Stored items
[src/rtl/cordic_req_arbiter.sv]
// Round-robin front end sharing one pipelined CORDIC engine among N_REQ requesters.
// Optional stall watchdog is enabled by defining CORDIC_ARB_WDOG_EN.
module cordic_req_arbiter #(
    parameter int                    DATA_WIDTH   = 18,
    parameter int                    N_REQ        = 4,
    parameter int                    MAX_INFLIGHT = 16,
    parameter logic [DATA_WIDTH-1:0] X_INIT       = 18'h026de,
    parameter int                    WDOG_CYCLES  = 64
) (
    input  logic                                  i_clk,
    input  logic                                  i_rst_n,
    input  logic [N_REQ-1:0]                      i_req_valid,
    input  logic [N_REQ*DATA_WIDTH-1:0]           i_req_angle,
    output logic [N_REQ-1:0]                      o_req_ready,
    output logic [DATA_WIDTH-1:0]                 o_cordic_x,
    output logic [DATA_WIDTH-1:0]                 o_cordic_y,
    output logic [DATA_WIDTH-1:0]                 o_cordic_alpha,
    output logic                                  o_cordic_valid,
    input  logic [DATA_WIDTH-1:0]                 i_cordic_cos,
    input  logic [DATA_WIDTH-1:0]                 i_cordic_sin,
    input  logic                                  i_cordic_valid,
    output logic [N_REQ-1:0]                      o_rsp_valid,
    output logic [DATA_WIDTH-1:0]                 o_rsp_cos,
    output logic [DATA_WIDTH-1:0]                 o_rsp_sin,
    output logic [$clog2(MAX_INFLIGHT+1)-1:0]     o_inflight,
    output logic                                  o_err_spurious,
    output logic                                  o_wdog_err
);
    localparam int TW = $clog2(N_REQ);
    localparam int PW = $clog2(MAX_INFLIGHT);
    localparam int CW = $clog2(MAX_INFLIGHT+1);
    localparam logic [TW:0]   NREQ_W = (TW+1)'(N_REQ);
    localparam logic [TW-1:0] LAST   = TW'(N_REQ-1);
    localparam logic [CW-1:0] FULL   = CW'(MAX_INFLIGHT);

    logic [DATA_WIDTH-1:0] angle [N_REQ];
    logic [TW-1:0]         rr_ptr;
    logic [TW-1:0]         grant_idx;
    logic [TW:0]           cand;
    logic                  found;
    logic                  can_grant;
    logic                  push, pop, spurious;
    logic                  wdog_fire;
    logic [TW-1:0]         tag_mem [MAX_INFLIGHT];
    logic [PW-1:0]         wr_ptr, rd_ptr;

    for (genvar r = 0; r < N_REQ; r++) begin : g_unpack
        assign angle[r] = i_req_angle[r*DATA_WIDTH +: DATA_WIDTH];
    end

    // Ready uses the registered count, so a pop while full does not free a slot this cycle.
    assign can_grant = i_rst_n && (o_inflight < FULL);

    always_comb begin
        o_req_ready = '0;
        grant_idx   = '0;
        cand        = '0;
        found       = 1'b0;
        if (can_grant) begin
            for (int i = 0; i < N_REQ; i++) begin
                cand = {1'b0, rr_ptr} + (TW+1)'(i);
                if (cand >= NREQ_W) cand = cand - NREQ_W;
                if (!found && i_req_valid[cand[TW-1:0]]) begin
                    found     = 1'b1;
                    grant_idx = cand[TW-1:0];
                end
            end
        end
        o_req_ready[grant_idx] = found;
    end

    assign push     = found;
    assign pop      = i_cordic_valid && (o_inflight != '0);
    assign spurious = i_cordic_valid && (o_inflight == '0);

    always_ff @(posedge i_clk) begin
        if (push) tag_mem[wr_ptr] <= grant_idx;
    end

    always_ff @(posedge i_clk) begin
        if (!i_rst_n) begin
            rr_ptr         <= '0;
            wr_ptr         <= '0;
            rd_ptr         <= '0;
            o_inflight     <= '0;
            o_cordic_valid <= 1'b0;
            o_cordic_x     <= '0;
            o_cordic_y     <= '0;
            o_cordic_alpha <= '0;
            o_rsp_valid    <= '0;
            o_rsp_cos      <= '0;
            o_rsp_sin      <= '0;
            o_err_spurious <= 1'b0;
        end else begin
            o_cordic_valid <= push;
            if (push) begin
                o_cordic_alpha <= angle[grant_idx];
                o_cordic_x     <= X_INIT;
                o_cordic_y     <= '0;
                rr_ptr         <= (grant_idx == LAST) ? '0 : grant_idx + 1'b1;
                wr_ptr         <= wr_ptr + 1'b1;
            end

            o_rsp_valid <= '0;
            if (pop) begin
                o_rsp_valid[tag_mem[rd_ptr]] <= 1'b1;
                o_rsp_cos <= i_cordic_cos;
                o_rsp_sin <= i_cordic_sin;
                rd_ptr    <= rd_ptr + 1'b1;
            end
            o_err_spurious <= spurious;

            case ({push, pop})
                2'b10:   o_inflight <= o_inflight + 1'b1;
                2'b01:   o_inflight <= o_inflight - 1'b1;
                default: o_inflight <= o_inflight;
            endcase

            // Flush keeps only a tag pushed in the same cycle (a pop cannot coincide).
            if (wdog_fire) begin
                rd_ptr     <= wr_ptr;
                o_inflight <= push ? CW'(1) : '0;
            end
        end
    end

`ifdef CORDIC_ARB_WDOG_EN
    localparam int WW = $clog2(WDOG_CYCLES+1);
    logic [WW-1:0] wdog_cnt;

    assign wdog_fire = (o_inflight != '0) && !i_cordic_valid &&
                       (wdog_cnt == WW'(WDOG_CYCLES-1));

    always_ff @(posedge i_clk) begin
        if (!i_rst_n) begin
            wdog_cnt   <= '0;
            o_wdog_err <= 1'b0;
        end else begin
            o_wdog_err <= wdog_fire;
            if (wdog_fire || i_cordic_valid || o_inflight == '0) wdog_cnt <= '0;
            else                                                 wdog_cnt <= wdog_cnt + 1'b1;
        end
    end
`else
    assign wdog_fire  = 1'b0;
    assign o_wdog_err = 1'b0;
`endif

endmodule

* **PROMPT**
All of the entries need to be reproduced exactly; please write them out.

* **ANSWER BOX**
[src/rtl/cordic_req_arbiter.sv]
// Round-robin front end sharing one pipelined CORDIC engine among N_REQ requesters.
// Optional stall watchdog is enabled by defining CORDIC_ARB_WDOG_EN.
module cordic_req_arbiter #(
    parameter int                    DATA_WIDTH   = 18,
    parameter int                    N_REQ        = 4,
    parameter int                    MAX_INFLIGHT = 16,
    parameter logic [DATA_WIDTH-1:0] X_INIT       = 18'h026de,
    parameter int                    WDOG_CYCLES  = 64
) (
    input  logic                                  i_clk,
    input  logic                                  i_rst_n,
    input  logic [N_REQ-1:0]                      i_req_valid,
    input  logic [N_REQ*DATA_WIDTH-1:0]           i_req_angle,
    output logic [N_REQ-1:0]                      o_req_ready,
    output logic [DATA_WIDTH-1:0]                 o_cordic_x,
    output logic [DATA_WIDTH-1:0]                 o_cordic_y,
    output logic [DATA_WIDTH-1:0]                 o_cordic_alpha,
    output logic                                  o_cordic_valid,
    input  logic [DATA_WIDTH-1:0]                 i_cordic_cos,
    input  logic [DATA_WIDTH-1:0]                 i_cordic_sin,
    input  logic                                  i_cordic_valid,
    output logic [N_REQ-1:0]                      o_rsp_valid,
    output logic [DATA_WIDTH-1:0]                 o_rsp_cos,
    output logic [DATA_WIDTH-1:0]                 o_rsp_sin,
    output logic [$clog2(MAX_INFLIGHT+1)-1:0]     o_inflight,
    output logic                                  o_err_spurious,
    output logic                                  o_wdog_err
);
    localparam int TW = $clog2(N_REQ);
    localparam int PW = $clog2(MAX_INFLIGHT);
    localparam int CW = $clog2(MAX_INFLIGHT+1);
    localparam logic [TW:0]   NREQ_W = (TW+1)'(N_REQ);
    localparam logic [TW-1:0] LAST   = TW'(N_REQ-1);
    localparam logic [CW-1:0] FULL   = CW'(MAX_INFLIGHT);

    logic [DATA_WIDTH-1:0] angle [N_REQ];
    logic [TW-1:0]         rr_ptr;
    logic [TW-1:0]         grant_idx;
    logic [TW:0]           cand;
    logic                  found;
    logic                  can_grant;
    logic                  push, pop, spurious;
    logic                  wdog_fire;
    logic [TW-1:0]         tag_mem [MAX_INFLIGHT];
    logic [PW-1:0]         wr_ptr, rd_ptr;

    for (genvar r = 0; r < N_REQ; r++) begin : g_unpack
        assign angle[r] = i_req_angle[r*DATA_WIDTH +: DATA_WIDTH];
    end

    // Ready uses the registered count, so a pop while full does not free a slot this cycle.
    assign can_grant = i_rst_n && (o_inflight < FULL);

    always_comb begin
        o_req_ready = '0;
        grant_idx   = '0;
        cand        = '0;
        found       = 1'b0;
        if (can_grant) begin
            for (int i = 0; i < N_REQ; i++) begin
                cand = {1'b0, rr_ptr} + (TW+1)'(i);
                if (cand >= NREQ_W) cand = cand - NREQ_W;
                if (!found && i_req_valid[cand[TW-1:0]]) begin
                    found     = 1'b1;
                    grant_idx = cand[TW-1:0];
                end
            end
        end
        o_req_ready[grant_idx] = found;
    end

    assign push     = found;
    assign pop      = i_cordic_valid && (o_inflight != '0);
    assign spurious = i_cordic_valid && (o_inflight == '0);

    always_ff @(posedge i_clk) begin
        if (push) tag_mem[wr_ptr] <= grant_idx;
    end

    always_ff @(posedge i_clk) begin
        if (!i_rst_n) begin
            rr_ptr         <= '0;
            wr_ptr         <= '0;
            rd_ptr         <= '0;
            o_inflight     <= '0;
            o_cordic_valid <= 1'b0;
            o_cordic_x     <= '0;
            o_cordic_y     <= '0;
            o_cordic_alpha <= '0;
            o_rsp_valid    <= '0;
            o_rsp_cos      <= '0;
            o_rsp_sin      <= '0;
            o_err_spurious <= 1'b0;
        end else begin
            o_cordic_valid <= push;
            if (push) begin
                o_cordic_alpha <= angle[grant_idx];
                o_cordic_x     <= X_INIT;
                o_cordic_y     <= '0;
                rr_ptr         <= (grant_idx == LAST) ? '0 : grant_idx + 1'b1;
                wr_ptr         <= wr_ptr + 1'b1;
            end

            o_rsp_valid <= '0;
            if (pop) begin
                o_rsp_valid[tag_mem[rd_ptr]] <= 1'b1;
                o_rsp_cos <= i_cordic_cos;
                o_rsp_sin <= i_cordic_sin;
                rd_ptr    <= rd_ptr + 1'b1;
            end
            o_err_spurious <= spurious;

            case ({push, pop})
                2'b10:   o_inflight <= o_inflight + 1'b1;
                2'b01:   o_inflight <= o_inflight - 1'b1;
                default: o_inflight <= o_inflight;
            endcase

            // Flush keeps only a tag pushed in the same cycle (a pop cannot coincide).
            if (wdog_fire) begin
                rd_ptr     <= wr_ptr;
                o_inflight <= push ? CW'(1) : '0;
            end
        end
    end

`ifdef CORDIC_ARB_WDOG_EN
    localparam int WW = $clog2(WDOG_CYCLES+1);
    logic [WW-1:0] wdog_cnt;

    assign wdog_fire = (o_inflight != '0) && !i_cordic_valid &&
                       (wdog_cnt == WW'(WDOG_CYCLES-1));

    always_ff @(posedge i_clk) begin
        if (!i_rst_n) begin
            wdog_cnt   <= '0;
            o_wdog_err <= 1'b0;
        end else begin
            o_wdog_err <= wdog_fire;
            if (wdog_fire || i_cordic_valid || o_inflight == '0) wdog_cnt <= '0;
            else                                                 wdog_cnt <= wdog_cnt + 1'b1;
        end
    end
`else
    assign wdog_fire  = 1'b0;
    assign o_wdog_err = 1'b0;
`endif

endmodule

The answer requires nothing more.